ULTR-Community / ULTRA_pytorch

Unbiased Learning To Rank Algorithms (ULTRA)
https://ultr-community.github.io/ULTRA_pytorch/
Apache License 2.0
93 stars 8 forks source link

usage from Python #1

Open cmacdonald opened 3 years ago

cmacdonald commented 3 years ago

Hi,

Thanks for releasing this interesting platform.

I'm interested in how ULTRA could be used from another Python library - e.g. say I wanted to use an ULTRA model to re-rank results in PyTerrier.

With sklearn, xgboost, fastrank etc, I can give it an array of feature values for a given document, and it will return a score - see https://pyterrier.readthedocs.io/en/latest/ltr.html#learning for our integration.

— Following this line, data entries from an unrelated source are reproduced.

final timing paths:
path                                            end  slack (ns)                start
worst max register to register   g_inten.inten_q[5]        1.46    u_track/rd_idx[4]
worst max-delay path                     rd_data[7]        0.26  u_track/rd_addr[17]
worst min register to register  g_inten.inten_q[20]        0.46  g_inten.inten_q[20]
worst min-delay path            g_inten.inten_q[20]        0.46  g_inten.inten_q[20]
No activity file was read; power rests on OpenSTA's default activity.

Does ULTRA have a similar API?

QingyaoAi commented 3 years ago

Thanks for your kind comment!

Yes, I do think it's possible to use the ranking model build with ULTRA in PyTerrier. While the APIs are not exactly the same, it should be fairly easy to build an adapter to connect them. For example, the classes in ULTRA (i.e., ultra.ranking_models) have a function named "build", which takes a list of documents (feature vectors) as inputs and output a list of ranking scores together. We design the API in this way to allow the building of multi-variate ranking functions such as DLCM and GSF. @anhtran1010 may know more details about it.

cmacdonald commented 3 years ago

which takes a list of documents (feature vectors) as inputs and output a list of ranking scores together

This yes is sufficient.

What about training - does your API look like xgboost/lightgbm?

PyTerrier is just wrappers for Pandas dataframes. We munge features, qrels into e.g. sklearn or LightGBM .fit() methods - e.g. see https://github.com/terrier-org/pyterrier/blob/master/pyterrier/ltr.py#L129

QingyaoAi commented 3 years ago

No, the current API is different from xgboost/lightgbm. However, I think it shouldn't be difficult to revise it to fit xgboost/lightgbm. We are considering adding support for LightGBM, but haven't done anything on this direction yet. We will definitely put it in our development agenda!

cmacdonald commented 3 years ago

Perhaps we can discuss to somehow make a demonstration Colab notebook. An initial version would be to train using your command line scripts, then re-rank using the learned model's build() function.

This notebook demonstrates LTR for TREC Covid test collection. It also shows John Foley's Fastrank in use. Perhaps it can be used as a starting point.

QingyaoAi commented 3 years ago

Sounds like a great plan! I will discuss it with @anhtran1010 and @Taosheng-ty to see how we can make it happen. Thanks a lot for the suggestion!